1

I have database table where I want to get all children (nth level) of specified parent. For that, I have used answer from here which is working fine.

Here is code:

DELIMITER $$
CREATE PROCEDURE getParents(in_id INT)
  BEGIN
    DROP TEMPORARY TABLE IF EXISTS results;
    DROP TEMPORARY TABLE IF EXISTS temp2;
    DROP TEMPORARY TABLE IF EXISTS temp1;

    CREATE TEMPORARY TABLE temp1 AS
      SELECT DISTINCT * FROM agents WHERE upline_id = in_id;

    CREATE TEMPORARY TABLE results AS
      SELECT * FROM temp1;

    WHILE (SELECT count(*) FROM temp1) DO
      CREATE TEMPORARY TABLE temp2 AS
        SELECT DISTINCT *
        FROM agents
        WHERE upline_id IN (SELECT id FROM temp1);

      INSERT INTO results SELECT * FROM temp2;
      DROP TEMPORARY TABLE IF EXISTS temp1;

      CREATE TEMPORARY TABLE temp1 AS
        SELECT * FROM temp2;
      DROP TEMPORARY TABLE IF EXISTS temp2;

    END WHILE;   

    SELECT * FROM results;

  END $$
DELIMITER ;

Here is how I use it:

call getParents(2060);

Everything is fine but query runs slowly. Table also does not contain more than 10 thousand records.

Is there a way to optimize above stored procedure so that it runs a bit faster ?

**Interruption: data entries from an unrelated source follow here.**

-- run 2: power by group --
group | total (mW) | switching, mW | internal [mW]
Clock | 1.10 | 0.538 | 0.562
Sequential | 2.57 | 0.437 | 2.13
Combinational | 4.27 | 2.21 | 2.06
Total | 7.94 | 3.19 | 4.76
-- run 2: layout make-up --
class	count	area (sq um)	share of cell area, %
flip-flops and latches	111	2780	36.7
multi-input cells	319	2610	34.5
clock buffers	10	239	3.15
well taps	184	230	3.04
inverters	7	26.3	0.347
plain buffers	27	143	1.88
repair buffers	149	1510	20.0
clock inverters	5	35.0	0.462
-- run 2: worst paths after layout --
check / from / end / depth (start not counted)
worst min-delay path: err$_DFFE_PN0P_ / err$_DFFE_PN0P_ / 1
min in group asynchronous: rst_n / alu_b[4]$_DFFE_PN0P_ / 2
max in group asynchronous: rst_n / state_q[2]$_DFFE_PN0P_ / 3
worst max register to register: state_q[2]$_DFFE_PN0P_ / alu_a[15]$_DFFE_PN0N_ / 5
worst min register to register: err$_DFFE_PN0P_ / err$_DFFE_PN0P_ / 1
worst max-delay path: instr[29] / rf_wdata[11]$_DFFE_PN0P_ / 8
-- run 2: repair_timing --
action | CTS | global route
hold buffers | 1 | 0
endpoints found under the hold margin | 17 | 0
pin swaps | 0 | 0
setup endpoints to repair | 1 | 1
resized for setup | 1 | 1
[config.mk]
export PLATFORM = sky130hd
export DESIGN_NAME = mul_arbiter
export DESIGN_NICKNAME = d
export VERILOG_FILES = /design/src/rtl/mul_arbiter.sv
export SDC_FILE = /design/constraint.sdc
export NUM_CORES = 1
export LEC_CHECK = 0
export ABC_AREA = 1
export CELL_PAD_IN_SITES_DETAIL_PLACEMENT = 1
export CELL_PAD_IN_SITES_GLOBAL_PLACEMENT = 1
export CORE_MARGIN = 1
export CORE_UTILIZATION = 45
export DETAILED_ROUTE_END_ITERATION = 7
export PLACE_DENSITY = 0.9
export SETUP_SLACK_MARGIN = 0.15
export SYNTH_ARGS = -nofsm -noshare
export SYNTH_HDL_FRONTEND = slang
export SYNTH_SLANG_ARGS = --single-unit
[constraint.sdc]
create_clock -name clk -period 7.2 [get_ports clk]
set_input_delay 1.08 -clock clk [delete_from_list [all_inputs] [get_ports clk]]
set_output_delay 1.08 -clock clk [all_outputs]
set_load 0.02 [all_outputs]
## config.mk

```make
export PLATFORM = sky130hd
export DESIGN_NAME = layer_decoder
export DESIGN_NICKNAME = d
export VERILOG_FILES = /design/src/rtl/bitstream_pkg.sv /design/src/rtl/bitstream_counter.sv /design/src/rtl/layer_decoder.sv
export SDC_FILE = /design/constraint.sdc
export NUM_CORES = 1
export LEC_CHECK = 0
export ABC_AREA = 1
export BUFFER_PORTS_ARGS = -buffer_cell sky130_fd_sc_hd__buf_2
export CAP_MARGIN = 20
export CORE_UTILIZATION = 51
export CTS_BUF_LIST = sky130_fd_sc_hd__clkbuf_16
export DETAILED_ROUTE_END_ITERATION = 8
export PLACE_DENSITY = 0.7
export SYNTH_ARGS = -nofsm -noshare
export SYNTH_HDL_FRONTEND = slang
export SYNTH_HIERARCHICAL = 1
export SYNTH_SLANG_ARGS = --single-unit
```

## constraint.sdc

```tcl
create_clock -name clk -period 3.1 [get_ports clk]
set_input_delay 0.62 -clock clk [delete_from_list [all_inputs] [get_ports clk]]
set_output_delay 0.62 -clock clk [all_outputs]
set_load 0.01 [all_outputs]
```

## src/rtl/bitstream_pkg.sv

```systemverilog
// Shared types and width helpers for the bitstream encoder/decoder blocks.
// Pure declarations: no latency, no flow control.
package bitstream_pkg;

    typedef enum logic [1:0] {
        IDLE    = 2'd0,
        SCAN    = 2'd1,
        PRESENT = 2'd2
    } decoder_state_t;

    // Width that can hold every count 0..window inclusive.
    function automatic int count_width(input int window);
        return $clog2(window + 1);
    endfunction

    // Class index width, never narrower than one bit.
    function automatic int class_width(input int neurons);
        return (neurons > 1) ? $clog2(neurons) : 1;
    endfunction

endpackage

```

## src/rtl/bitstream_counter.sv

```systemverilog
// Ones-counter for one bitstream; the final total includes the current bit, and the count restarts on window end.
// Registered accumulator; the final total is combinational; no backpressure (enable only).
module bitstream_counter #(
    parameter int COUNT_WIDTH = 9
) (
    input  logic                   clk,
    input  logic                   n_rst,
    input  logic                   enable,
    input  logic                   bit_in,
    input  logic                   window_end,
    output logic [COUNT_WIDTH-1:0] running_total,
    output logic [COUNT_WIDTH-1:0] final_total
);

    logic [COUNT_WIDTH-1:0] acc_q;
    logic [COUNT_WIDTH-1:0] acc_d;

    assign final_total   = acc_q + COUNT_WIDTH'(bit_in);
    assign running_total = acc_q;

    always_comb begin
        acc_d = acc_q;
        if (enable) begin
            acc_d = window_end ? '0 : final_total;
        end
    end

    always_ff @(posedge clk) begin
        if (!n_rst) begin
            acc_q <= '0;
        end else begin
            acc_q <= acc_d;
        end
    end

endmodule

```

## src/rtl/layer_decoder.sv

```systemverilog
// Turns per-neuron bitstreams into counts and an argmax class per window; valid NEURON_COUNT cycles after the last bit.
// Result is held until result_ready; a window ending while a result is pending is dropped and sets sticky overrun.
module layer_decoder
    import bitstream_pkg::*;
#(
    parameter int NEURON_COUNT = 2,
    parameter int WINDOW       = 256,
    parameter int COUNT_WIDTH  = count_width(WINDOW)
) (
    input  logic                                   clk,
    input  logic                                   n_rst,
    input  logic [NEURON_COUNT-1:0]                layer_output,
    input  logic                                   stream_enable,
    output logic [COUNT_WIDTH-1:0]                 result_count [NEURON_COUNT],
    output logic [class_width(NEURON_COUNT)-1:0]   result_class,
    output logic                                   result_valid,
    input  logic                                   result_ready,
    output logic                                   overrun
);

    localparam int POS_W   = $clog2(WINDOW);
    localparam int SCAN_W  = $clog2(NEURON_COUNT + 1);
    localparam int CLASS_W = class_width(NEURON_COUNT);

    typedef logic [COUNT_WIDTH-1:0] count_t;

    decoder_state_t     state_q, state_d;
    logic [POS_W-1:0]   pos_q, pos_d;
    count_t             snap_q [NEURON_COUNT];
    count_t             snap_d [NEURON_COUNT];
    count_t             final_total [NEURON_COUNT];
    count_t             running_total_unused [NEURON_COUNT];
    logic [CLASS_W-1:0] best_idx_q, best_idx_d;
    count_t             best_val_q, best_val_d;
    logic [SCAN_W-1:0]  scan_idx_q, scan_idx_d;
    logic [CLASS_W-1:0] class_q, class_d;
    logic               overrun_q, overrun_d;
    count_t             cand_val;
    logic               window_end;

    assign window_end = stream_enable && (pos_q == POS_W'(WINDOW - 1));

    for (genvar gi = 0; gi < NEURON_COUNT; gi++) begin : g_cnt
        bitstream_counter #(
            .COUNT_WIDTH (COUNT_WIDTH)
        ) u_cnt (
            .clk           (clk),
            .n_rst         (n_rst),
            .enable        (stream_enable),
            .bit_in        (layer_output[gi]),
            .window_end    (window_end),
            .running_total (running_total_unused[gi]),
            .final_total   (final_total[gi])
        );
    end

    always_comb begin
        state_d    = state_q;
        pos_d      = pos_q;
        snap_d     = snap_q;
        best_idx_d = best_idx_q;
        best_val_d = best_val_q;
        scan_idx_d = scan_idx_q;
        class_d    = class_q;
        overrun_d  = overrun_q;
        cand_val   = '0;

        if (stream_enable) begin
            pos_d = window_end ? '0 : pos_q + 1'b1;
        end
        // The pending check uses the pre-edge state, so a window ending on the acceptance edge is lost.
        if (window_end && state_q != IDLE) begin
            overrun_d = 1'b1;
        end

        for (int i = 0; i < NEURON_COUNT; i++) begin
            if (scan_idx_q == SCAN_W'(i)) begin
                cand_val = snap_q[i];
            end
        end

        case (state_q)
            IDLE: begin
                if (window_end) begin
                    snap_d     = final_total;
                    best_idx_d = '0;
                    best_val_d = final_total[0];
                    scan_idx_d = SCAN_W'(1);
                    state_d    = SCAN;
                end
            end
            SCAN: begin
                // Strict compare keeps the lowest index on ties.
                if (scan_idx_q == SCAN_W'(NEURON_COUNT)) begin
                    class_d = best_idx_q;
                    state_d = PRESENT;
                end else begin
                    if (cand_val > best_val_q) begin
                        best_val_d = cand_val;
                        best_idx_d = CLASS_W'(scan_idx_q);
                    end
                    scan_idx_d = scan_idx_q + 1'b1;
                end
            end
            PRESENT: begin
                if (result_ready) begin
                    state_d = IDLE;
                end
            end
            default: state_d = IDLE;
        endcase
    end

    always_ff @(posedge clk) begin
        if (!n_rst) begin
            state_q    <= IDLE;
            pos_q      <= '0;
            best_idx_q <= '0;
            best_val_q <= '0;
            scan_idx_q <= '0;
            class_q    <= '0;
            overrun_q  <= 1'b0;
            for (int i = 0; i < NEURON_COUNT; i++) begin
                snap_q[i] <= '0;
            end
        end else begin
            state_q    <= state_d;
            pos_q      <= pos_d;
            best_idx_q <= best_idx_d;
            best_val_q <= best_val_d;
            scan_idx_q <= scan_idx_d;
            class_q    <= class_d;
            overrun_q  <= overrun_d;
            snap_q     <= snap_d;
        end
    end

    assign result_count = snap_q;
    assign result_class = class_q;
    assign result_valid = (state_q == PRESENT);
    assign overrun      = overrun_q;

endmodule

```

==> qor.yml <==
fmax_mhz: 396
p_comb_share_pct: 3.0
crit_type: "reg2reg"
period_needed_ns: 2.52
min_path_type: "reg2reg"
wl_per_cell_microns: 12.3
p_per_area_nw_per_um2: 479
multi_input_area_sq_um: 1690
cts_hold_buf: 0
fill_cells: 534
relSlewSlack_pct: 53.6
final_common_cell: "nand2_1"
crit_path_end_kind: "register"
worst_slew_pin_slew_ns: 0.690
post_cts_buffers: 0
intPower_mw: 1.40
synth_cell_types: 33
rsz0062_at_grt: "false"
grt_util_met3_pct: 4.33
setup.worst_path.start_class: "register"
p_leak_nw: 1.62
fin_nets: 513
clock_power_share_pct: 52.5
critPathRequiredTime_ns: 3.32
grt_first_pass_wirelength_microns: 11700
routabilityCongestion: 0.869
grt.met2_usage_pct: 36.5
grt_pass1_vias: 2657
cts_resized: 0
seq_area_frac_synth_pct: 37.3
start_util_pct: 53.8
htreeDepth: 3
drc: 0
syn-cell-area_sq_um: 3220
io_buffer_count: 26
seqPwrFrac_pct: 44.4
cts_buffers: 9
slew_violations: 0
setup-tns-final_ns: 0
antenna_found_initial: 0
postRouteAntennaNets: 0
synthCells: 463
wirelength_microns: 7020
mostFrequentLayoutCells: "nand2_1, inv_1, dfxtp_1"
fin_crit_sh_pct: 81.4
crit_path_max_fanout: 12
track_usage_pct: 23.3
clock_sinks: 60
synth_seq_cells: 60
ff_latch_area_sq_um: 1200
place_ws_ns: 0.601
area_delta_synth_final_pct: 14.1
vias: 2931
p_sw_uw: 365
status: "completed"
critical_path_arrival_ns: 2.74
io_pins: 27
grt_start_max_net_pins: 58
maxCapViolCount: 0
viasPerCell: 5.14
cts_buffer_depth: 2
setup_viol: 0
drtPass1Iterations: 4
worst_slack_ns: 0.576
cts_tree: "done"
clkTransAtPathRegs_ns: 0.05
vdd_drop_max_mv: 0.300
fin_skew_ns: 0.00735
swShare_pct: 20.7
ys_warn_count: 6
grt_util_met1_pct: 30.4
diodes: 0
dp_hpwl_microns: 5010
insertion_delay_ns: 0.33
die_w_microns: 81.5
syn_avg_cell_area_sq_um: 6.96
drive_gt1_share_pct: 11.9
root_buffer: "clkbuf_16"
grt_overflow: 0
syn-num-nets: 486
die_h_microns: 81.5
busiest_layer: "met2"
drt_iter0_drc: 200
design.die.area_sq_um: 6640
num_rows: 28
core-area_sq_um: 5990
finalHoldViolCount: 0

I am new to MySQL so I cannot figure out how to optimize this stored procedure. Thanks for the help

Community
  • 1
  • 1
dev02
  • 1,776
  • 3
  • 24
  • 45
  • You have used so many query & query inside query....which will slow the process. – Dipanwita Kundu May 05 '16 at 07:56
  • Could you specify what you are looking for? Children and grandchildren and so on for a specific parent (which is what your code does when you put the parent in the "upline_id" and the child in "id" in your table)? The parents of a specific child (that was the problem in your link and is what your procedure name implies?) Or just the n-th-grade grandchildren of a specific parent (without all the children in between) (which was mentioned in your question but might not be meant since this "n" doesn't appear in your code)? – Solarflare May 05 '16 at 16:45
  • @Solarflare: Children of a parent but recursively – dev02 May 06 '16 at 05:39
  • @dev02 I updated my answer, you might want to try `engine=memory`, maybe it will solve your speed issues. – Solarflare May 07 '16 at 09:21

2 Answers2

4

Update: I probably forgot about the most likely optimization for you: I guess you don't use memory for temporary tables. For mysql >= 5.6 you can set default_tmp_storage_engine=MEMORY in your config (which will have the side effect of making you forget about it when you answer your next stack overflow question), or you can use engine = memory in your query if you have an earlier version or cannot or don't want to change your config. I updated the queries to use memory. If that really was your problem and you were using the hdd for your temp tables, then you might already be happy with your original code and an added engine=memory everywhere, since it will have the biggest effect of all I guess.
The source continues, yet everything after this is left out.